> Problem to solve:
Only certain lines below are wanted: those starting at the line containing "- Dividing the" and ending at the line containing "- CTS Buf Count: 9", both included, each retyped exactly.

+++ Dataset entries +++

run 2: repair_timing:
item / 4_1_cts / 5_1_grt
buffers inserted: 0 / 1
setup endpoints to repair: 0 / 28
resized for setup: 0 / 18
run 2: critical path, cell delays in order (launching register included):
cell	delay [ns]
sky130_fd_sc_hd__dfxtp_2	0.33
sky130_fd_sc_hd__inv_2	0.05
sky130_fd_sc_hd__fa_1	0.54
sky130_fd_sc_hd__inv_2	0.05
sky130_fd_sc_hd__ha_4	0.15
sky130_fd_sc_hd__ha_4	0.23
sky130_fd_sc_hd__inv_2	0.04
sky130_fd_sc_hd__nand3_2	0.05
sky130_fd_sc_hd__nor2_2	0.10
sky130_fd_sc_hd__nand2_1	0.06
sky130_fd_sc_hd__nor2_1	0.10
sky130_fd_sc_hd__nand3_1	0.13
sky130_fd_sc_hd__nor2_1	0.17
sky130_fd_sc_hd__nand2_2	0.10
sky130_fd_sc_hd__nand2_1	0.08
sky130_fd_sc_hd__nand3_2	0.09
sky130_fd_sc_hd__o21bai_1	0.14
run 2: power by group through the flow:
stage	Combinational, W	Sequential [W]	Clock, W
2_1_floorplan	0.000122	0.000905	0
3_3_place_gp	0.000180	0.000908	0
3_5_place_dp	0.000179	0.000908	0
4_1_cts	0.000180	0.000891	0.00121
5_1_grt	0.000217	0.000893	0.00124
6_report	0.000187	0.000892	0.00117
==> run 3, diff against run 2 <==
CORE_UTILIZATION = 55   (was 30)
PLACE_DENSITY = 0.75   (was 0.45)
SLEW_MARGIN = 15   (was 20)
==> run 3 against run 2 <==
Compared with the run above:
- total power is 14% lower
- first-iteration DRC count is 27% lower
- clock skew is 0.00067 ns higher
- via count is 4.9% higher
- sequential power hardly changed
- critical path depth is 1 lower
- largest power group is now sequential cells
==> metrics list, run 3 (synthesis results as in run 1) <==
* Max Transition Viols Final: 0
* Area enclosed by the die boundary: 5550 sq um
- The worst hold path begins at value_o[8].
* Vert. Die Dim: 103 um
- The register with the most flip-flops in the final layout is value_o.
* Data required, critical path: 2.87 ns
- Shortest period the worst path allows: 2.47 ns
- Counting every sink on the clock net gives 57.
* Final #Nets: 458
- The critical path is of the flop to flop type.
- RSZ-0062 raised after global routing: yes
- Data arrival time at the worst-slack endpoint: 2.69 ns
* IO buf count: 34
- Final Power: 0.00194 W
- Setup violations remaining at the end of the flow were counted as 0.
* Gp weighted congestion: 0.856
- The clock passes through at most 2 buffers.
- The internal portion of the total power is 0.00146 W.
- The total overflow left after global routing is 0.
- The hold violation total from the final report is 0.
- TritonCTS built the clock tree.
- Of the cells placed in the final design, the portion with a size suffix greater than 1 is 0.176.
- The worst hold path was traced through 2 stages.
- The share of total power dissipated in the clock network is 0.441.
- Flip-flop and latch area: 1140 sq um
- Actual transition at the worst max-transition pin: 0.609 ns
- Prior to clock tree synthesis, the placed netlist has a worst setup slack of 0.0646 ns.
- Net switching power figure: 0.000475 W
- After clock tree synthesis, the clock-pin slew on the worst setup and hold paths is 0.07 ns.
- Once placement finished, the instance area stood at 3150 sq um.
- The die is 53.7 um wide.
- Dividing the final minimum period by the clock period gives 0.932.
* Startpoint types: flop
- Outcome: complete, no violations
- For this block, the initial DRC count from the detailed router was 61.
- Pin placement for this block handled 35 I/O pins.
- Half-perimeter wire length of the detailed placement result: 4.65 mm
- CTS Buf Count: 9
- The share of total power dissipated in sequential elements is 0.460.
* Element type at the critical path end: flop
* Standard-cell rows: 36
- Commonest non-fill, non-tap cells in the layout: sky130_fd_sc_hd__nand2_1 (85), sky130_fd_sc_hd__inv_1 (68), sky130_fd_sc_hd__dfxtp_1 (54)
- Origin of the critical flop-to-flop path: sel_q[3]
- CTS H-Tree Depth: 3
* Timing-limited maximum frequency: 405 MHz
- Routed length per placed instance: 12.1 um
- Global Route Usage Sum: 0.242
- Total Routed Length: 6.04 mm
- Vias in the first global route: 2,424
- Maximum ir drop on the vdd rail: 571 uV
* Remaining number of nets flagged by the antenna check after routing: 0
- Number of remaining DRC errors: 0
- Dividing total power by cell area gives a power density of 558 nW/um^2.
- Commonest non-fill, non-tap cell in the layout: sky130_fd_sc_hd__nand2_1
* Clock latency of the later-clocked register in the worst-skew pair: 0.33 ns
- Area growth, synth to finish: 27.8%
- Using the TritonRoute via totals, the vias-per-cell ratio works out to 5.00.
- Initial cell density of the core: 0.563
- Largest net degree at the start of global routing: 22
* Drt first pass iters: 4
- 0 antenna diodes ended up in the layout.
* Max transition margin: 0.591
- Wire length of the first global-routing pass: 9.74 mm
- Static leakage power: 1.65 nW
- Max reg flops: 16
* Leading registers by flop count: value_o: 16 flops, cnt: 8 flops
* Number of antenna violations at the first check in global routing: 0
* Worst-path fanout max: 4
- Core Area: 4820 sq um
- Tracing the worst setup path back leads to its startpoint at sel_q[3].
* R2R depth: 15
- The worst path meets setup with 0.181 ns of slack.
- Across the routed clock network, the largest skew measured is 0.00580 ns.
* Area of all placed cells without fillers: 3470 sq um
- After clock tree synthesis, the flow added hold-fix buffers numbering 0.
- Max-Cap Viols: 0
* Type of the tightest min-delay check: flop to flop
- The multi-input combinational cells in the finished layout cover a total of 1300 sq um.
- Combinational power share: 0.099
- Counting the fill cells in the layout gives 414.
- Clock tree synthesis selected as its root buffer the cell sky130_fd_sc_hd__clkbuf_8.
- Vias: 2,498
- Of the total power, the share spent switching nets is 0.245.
[src/rtl/cpu_bus_pkg.sv]
// Shared types and helpers for the SM83 bus responder.
//   tstate_e      : T-state encoding, T1=0 .. T4=3 (matches tphase output)
//   resp_state_e  : responder FSM states
//   wrlog_t       : write-log entry {address, data}
//   OPEN_BUS_DEF  : default value driven on din when nothing answers
//   in_window()   : full 16-bit window compare, no aliasing
package cpu_bus_pkg;

    typedef enum logic [1:0] {T1 = 2'd0, T2 = 2'd1, T3 = 2'd2, T4 = 2'd3} tstate_e;

    typedef enum logic [1:0] {S_IDLE = 2'd0, S_READ = 2'd1, S_WRITE = 2'd2} resp_state_e;

    typedef struct packed {
        logic [15:0] adr;
        logic [7:0]  data;
    } wrlog_t;

    localparam logic [7:0] OPEN_BUS_DEF = 8'hFF;

    // 17-bit arithmetic so a window ending at 16'hFFFF does not wrap.
    function automatic logic in_window(input logic [15:0] adr,
                                       input logic [15:0] base,
                                       input int unsigned depth_log2);
        logic [16:0] lo;
        logic [16:0] hi;
        lo = {1'b0, base};
        hi = lo + (17'd1 << depth_log2);
        return ({1'b0, adr} >= lo) && ({1'b0, adr} < hi);
    endfunction

endpackage
File: src/rtl/reg_alu_pkg.sv
// Shared types and constants for the register/ALU bus responder (reg_alu_core).
// Opcode and write-handshake enums, flag bit positions, default widths.
package reg_alu_pkg;

    localparam int DATA_W_DEFAULT = 8;
    localparam int FLAG_W_DEFAULT = 4;

    // Flag register layout {Z,C,N,V}, bit 3 down to bit 0.
    localparam int FLAG_Z = 3;
    localparam int FLAG_C = 2;
    localparam int FLAG_N = 1;
    localparam int FLAG_V = 0;

    typedef enum logic [3:0] {
        OP_ADD  = 4'h0,
        OP_SUB  = 4'h1,
        OP_AND  = 4'h2,
        OP_OR   = 4'h3,
        OP_XOR  = 4'h4,
        OP_NOT  = 4'h5,
        OP_SHL  = 4'h6,
        OP_SHR  = 4'h7,
        OP_ROL  = 4'h8,
        OP_ROR  = 4'h9,
        OP_INC  = 4'hA,
        OP_DEC  = 4'hB,
        OP_PASA = 4'hC,
        OP_PASB = 4'hD,
        OP_NEG  = 4'hE,
        OP_CMP  = 4'hF
    } alu_op_e;

    typedef enum logic [1:0] {
        IDLE      = 2'd0,
        CAPTURE   = 2'd1,
        WAIT_HIGH = 2'd2
    } wr_state_e;

    function automatic logic [7:0] sat_add8(input logic [7:0] cnt, input logic [1:0] inc);
        logic [8:0] sum;
        sum = {1'b0, cnt} + {7'b0, inc};
        return sum[8] ? 8'hFF : sum[7:0];
    endfunction

endpackage

File: src/rtl/reg_alu_unit.sv
// Combinational 16-op ALU: result and next {Z,C,N,V} from A, B, carry-in and opcode.
// Every arithmetic op runs through one adder; subtracts add the inverted operand.
module reg_alu_unit
    import reg_alu_pkg::*;
#(
    parameter int W = DATA_W_DEFAULT
) (
    input  logic [W-1:0]              a_i,
    input  logic [W-1:0]              b_i,
    input  logic                      cin_i,
    input  alu_op_e                   op_i,
    output logic [W-1:0]              r_o,
    output logic [FLAG_W_DEFAULT-1:0] flags_o
);

    logic [W-1:0] add_x;
    logic [W-1:0] add_y;
    logic         add_c;
    logic         arith;
    logic [W:0]   sum;
    logic [W-1:0] res;
    logic         c_flag;
    logic         v_flag;

    always_comb begin
        add_x  = '0;
        add_y  = '0;
        add_c  = 1'b0;
        arith  = 1'b0;
        res    = a_i;
        c_flag = 1'b0;
        v_flag = 1'b0;
        // Carry out of x + ~y + 1 is the NOT-borrow of x - y.
        unique case (op_i)
            OP_ADD:  begin add_x = a_i; add_y = b_i;     add_c = cin_i;  arith = 1'b1; end
            OP_SUB:  begin add_x = a_i; add_y = ~b_i;    add_c = ~cin_i; arith = 1'b1; end
            OP_INC:  begin add_x = a_i; add_y = '0;      add_c = 1'b1;   arith = 1'b1; end
            OP_DEC:  begin add_x = a_i; add_y = '1;      add_c = 1'b0;   arith = 1'b1; end
            OP_NEG:  begin add_x = '0;  add_y = ~a_i;    add_c = 1'b1;   arith = 1'b1; end
            OP_CMP:  begin add_x = a_i; add_y = ~b_i;    add_c = 1'b1;   arith = 1'b1; end
            OP_AND:  res = a_i & b_i;
            OP_OR:   res = a_i | b_i;
            OP_XOR:  res = a_i ^ b_i;
            OP_NOT:  res = ~a_i;
            OP_SHL:  begin res = {a_i[W-2:0], 1'b0};  c_flag = a_i[W-1]; end
            OP_SHR:  begin res = {1'b0, a_i[W-1:1]};  c_flag = a_i[0];   end
            OP_ROL:  begin res = {a_i[W-2:0], cin_i}; c_flag = a_i[W-1]; end
            OP_ROR:  begin res = {cin_i, a_i[W-1:1]}; c_flag = a_i[0];   end
            OP_PASA: res = a_i;
            OP_PASB: res = b_i;
            default: res = a_i;
        endcase
        sum = {1'b0, add_x} + {1'b0, add_y} + {{W{1'b0}}, add_c};
        if (arith) begin
            res    = sum[W-1:0];
            c_flag = sum[W];
            v_flag = (add_x[W-1] == add_y[W-1]) && (sum[W-1] != add_x[W-1]);
        end
    end

    assign r_o             = res;
    assign flags_o[FLAG_Z] = (res == '0);
    assign flags_o[FLAG_C] = c_flag;
    assign flags_o[FLAG_N] = res[W-1];
    assign flags_o[FLAG_V] = v_flag;

endmodule
### config.mk
export PLATFORM = sky130hd
export DESIGN_NAME = hilo_muldiv_ctrl
export DESIGN_NICKNAME = d
export VERILOG_FILES = /design/src/rtl/hilo_muldiv_ctrl.sv
export SDC_FILE = /design/constraint.sdc
export NUM_CORES = 1
export LEC_CHECK = 0
export ABC_CLOCK_PERIOD_IN_PS = 6100
export CAP_MARGIN = 20
export CORE_MARGIN = 2
export CORE_UTILIZATION = 25
export DETAILED_ROUTE_END_ITERATION = 8
export SYNTH_ARGS = -nofsm -noshare
export SYNTH_HDL_FRONTEND = slang
export SYNTH_SLANG_ARGS = --single-unit
export TNS_END_PERCENT = 5
### constraint.sdc
create_clock -name clk -period 6.1 [get_ports clk]
set_input_delay 1.22 -clock clk [delete_from_list [all_inputs] [get_ports clk]]
set_output_delay 1.22 -clock clk [all_outputs]
set_load 0.05 [all_outputs]
### src/rtl/hilo_muldiv_ctrl.sv
// HI/LO register pair and multi-cycle divider sequencer for the EX stage.
// Commits MULT/MTHI/MTLO in one cycle and runs DIV/DIVU through an external divider.
module hilo_muldiv_ctrl (
    input  logic        clk,
    input  logic        rst,
    input  logic [7:0]  op_i,
    input  logic        valid_i,
    input  logic        hold_i,
    input  logic        flush_i,
    input  logic [31:0] a_i,
    input  logic [31:0] b_i,
    input  logic [63:0] mul_result_i,
    output logic        div_start_o,
    output logic        div_signed_o,
    output logic        div_annul_o,
    output logic [31:0] div_opa_o,
    output logic [31:0] div_opb_o,
    input  logic [63:0] div_result_i,
    input  logic        div_ready_i,
    output logic        stall_o,
    output logic [31:0] hi_o,
    output logic [31:0] lo_o
);

    // Op encodings matching EXE_*_OP in defines.vh.
    localparam logic [7:0] ExeMthiOp  = 8'b0001_0001;
    localparam logic [7:0] ExeMtloOp  = 8'b0001_0011;
    localparam logic [7:0] ExeMultOp  = 8'b0001_1000;
    localparam logic [7:0] ExeMultuOp = 8'b0001_1001;
    localparam logic [7:0] ExeDivOp   = 8'b0001_1010;
    localparam logic [7:0] ExeDivuOp  = 8'b0001_1011;

    typedef enum logic [1:0] {StIdle, StBusy, StDone} state_e;

    state_e      state_q, state_d;
    logic [31:0] hi_q, hi_d;
    logic [31:0] lo_q, lo_d;
    logic [31:0] opa_q, opa_d;
    logic [31:0] opb_q, opb_d;
    logic        sgn_q, sgn_d;
    logic        go;
    logic        is_div;

    always_comb begin
        go     = valid_i & ~hold_i & ~flush_i;
        is_div = (op_i == ExeDivOp) || (op_i == ExeDivuOp);

        state_d = state_q;
        hi_d    = hi_q;
        lo_d    = lo_q;
        opa_d   = opa_q;
        opb_d   = opb_q;
        sgn_d   = sgn_q;

        div_start_o  = 1'b0;
        div_signed_o = 1'b0;
        div_annul_o  = 1'b0;
        div_opa_o    = '0;
        div_opb_o    = '0;
        stall_o      = 1'b0;

        case (state_q)
            StIdle: begin
                if (go) begin
                    case (op_i)
                        ExeMultOp, ExeMultuOp: {hi_d, lo_d} = mul_result_i;
                        ExeMthiOp:             hi_d = a_i;
                        ExeMtloOp:             lo_d = a_i;
                        default:               ;
                    endcase
                end
                // A held DIV still launches; the divider runs while the other hazard clears.
                if (is_div && valid_i && !flush_i) begin
                    state_d      = StBusy;
                    div_start_o  = 1'b1;
                    div_signed_o = (op_i == ExeDivOp);
                    div_opa_o    = a_i;
                    div_opb_o    = b_i;
                    stall_o      = 1'b1;
                    opa_d        = a_i;
                    opb_d        = b_i;
                    sgn_d        = (op_i == ExeDivOp);
                end
            end
            StBusy: begin
                div_start_o  = 1'b1;
                div_signed_o = sgn_q;
                div_opa_o    = opa_q;
                div_opb_o    = opb_q;
                stall_o      = 1'b1;
                if (flush_i) begin
                    div_annul_o = 1'b1;
                    state_d     = StIdle;
                end else if (div_ready_i) begin
                    {hi_d, lo_d} = div_result_i;
                    stall_o      = 1'b0;
                    state_d      = StDone;
                end
            end
            StDone: begin
                // Staying here while held keeps the re-presented DIV from relaunching.
                if (!hold_i || flush_i) begin
                    state_d = StIdle;
                end
            end
            default: state_d = StIdle;
        endcase
    end

    always_ff @(posedge clk or negedge rst) begin
        if (!rst) begin
            state_q <= StIdle;
            hi_q    <= '0;
            lo_q    <= '0;
            opa_q   <= '0;
            opb_q   <= '0;
            sgn_q   <= 1'b0;
        end else begin
            state_q <= state_d;
            hi_q    <= hi_d;
            lo_q    <= lo_d;
            opa_q   <= opa_d;
            opb_q   <= opb_d;
            sgn_q   <= sgn_d;
        end
    end

    assign hi_o = hi_q;
    assign lo_o = lo_q;

endmodule
--- src/rtl/fifo_read_arbiter.sv ---
// Round-robin arbiter sharing one FIFO read port among NUM_REQ consumers,
// granting bounded bursts and returning popped data one cycle later.
module fifo_read_arbiter #(
    parameter int NUM_REQ    = 4,
    parameter int DATA_WIDTH = 8,
    parameter int MAX_BURST  = 4,
    parameter int STALL_MAX  = 8
) (
    input  logic                 R_CLK,
    input  logic                 RST,
    fifo_read_arbiter_if.slave   bus
);
    localparam int IDX_W = $clog2(NUM_REQ);
    localparam int BC_W  = $clog2(MAX_BURST) + 1;

    typedef enum logic {IDLE, BURST} state_t;

    state_t                state_q, state_d;
    logic [NUM_REQ-1:0]    gnt_q, gnt_d;
    logic [NUM_REQ-1:0]    rd_valid_q, rd_valid_d;
    logic [DATA_WIDTH-1:0] rd_data_q, rd_data_d;
    logic [BC_W-1:0]       burst_cnt_q, burst_cnt_d;
    logic [7:0]            stall_cnt_q, stall_cnt_d;
    logic [IDX_W-1:0]      last_winner_q, last_winner_d;

    logic [IDX_W-1:0]      winner;
    logic                  found;
    int                    idx;
    logic [NUM_REQ-1:0]    winner_onehot;
    logic [NUM_REQ-1:0]    owner_hit;
    logic                  owner_req;
    logic                  rinc;

    // Search upward starting just after the previous winner, wrapping modulo NUM_REQ.
    always_comb begin
        winner = last_winner_q;
        found  = 1'b0;
        idx    = 0;
        for (int i = 1; i <= NUM_REQ; i++) begin
            idx = int'(last_winner_q) + i;
            if (idx >= NUM_REQ) begin
                idx = idx - NUM_REQ;
            end
            if (!found && bus.REQ[idx]) begin
                found  = 1'b1;
                winner = IDX_W'(idx);
            end
        end
    end

    for (genvar gi = 0; gi < NUM_REQ; gi++) begin : g_req
        assign winner_onehot[gi] = (winner == IDX_W'(gi));
        assign owner_hit[gi]     = gnt_q[gi] & bus.REQ[gi];
    end

    assign owner_req = |owner_hit;
    assign rinc      = (state_q == BURST) && owner_req && !bus.EMPTY_flag && !RST;

    always_comb begin
        state_d       = state_q;
        gnt_d         = gnt_q;
        burst_cnt_d   = burst_cnt_q;
        stall_cnt_d   = stall_cnt_q;
        last_winner_d = last_winner_q;
        rd_valid_d    = '0;
        rd_data_d     = rd_data_q;

        if (rinc) begin
            rd_valid_d = gnt_q;
            rd_data_d  = bus.RDATA;
        end

        if (state_q == IDLE) begin
            if (found) begin
                state_d       = BURST;
                gnt_d         = winner_onehot;
                last_winner_d = winner;
                burst_cnt_d   = '0;
                stall_cnt_d   = '0;
            end
        end else begin
            if (!owner_req) begin
                state_d = IDLE;
                gnt_d   = '0;
            end else if (rinc) begin
                burst_cnt_d = burst_cnt_q + 1'b1;
                stall_cnt_d = '0;
                if (burst_cnt_q == BC_W'(MAX_BURST - 1)) begin
                    state_d = IDLE;
                    gnt_d   = '0;
                end
            end else begin
                // Owner still wants data but the FIFO is empty: give up after STALL_MAX cycles.
                stall_cnt_d = stall_cnt_q + 8'd1;
                if (stall_cnt_q == 8'(STALL_MAX - 1)) begin
                    state_d = IDLE;
                    gnt_d   = '0;
                end
            end
        end
    end

    always_ff @(posedge R_CLK) begin
        if (RST) begin
            state_q       <= IDLE;
            gnt_q         <= '0;
            rd_valid_q    <= '0;
            rd_data_q     <= '0;
            burst_cnt_q   <= '0;
            stall_cnt_q   <= '0;
            last_winner_q <= IDX_W'(NUM_REQ - 1);
        end else begin
            state_q       <= state_d;
            gnt_q         <= gnt_d;
            rd_valid_q    <= rd_valid_d;
            rd_data_q     <= rd_data_d;
            burst_cnt_q   <= burst_cnt_d;
            stall_cnt_q   <= stall_cnt_d;
            last_winner_q <= last_winner_d;
        end
    end

    assign bus.Rinc     = rinc;
    assign bus.GNT      = gnt_q;
    assign bus.RD_DATA  = rd_data_q;
    assign bus.RD_VALID = rd_valid_q;
    assign bus.BUSY     = (state_q == BURST);

endmodule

+++

> Written solution:
- Dividing the final minimum period by the clock period gives 0.932.
* Startpoint types: flop
- Outcome: complete, no violations
- For this block, the initial DRC count from the detailed router was 61.
- Pin placement for this block handled 35 I/O pins.
- Half-perimeter wire length of the detailed placement result: 4.65 mm
- CTS Buf Count: 9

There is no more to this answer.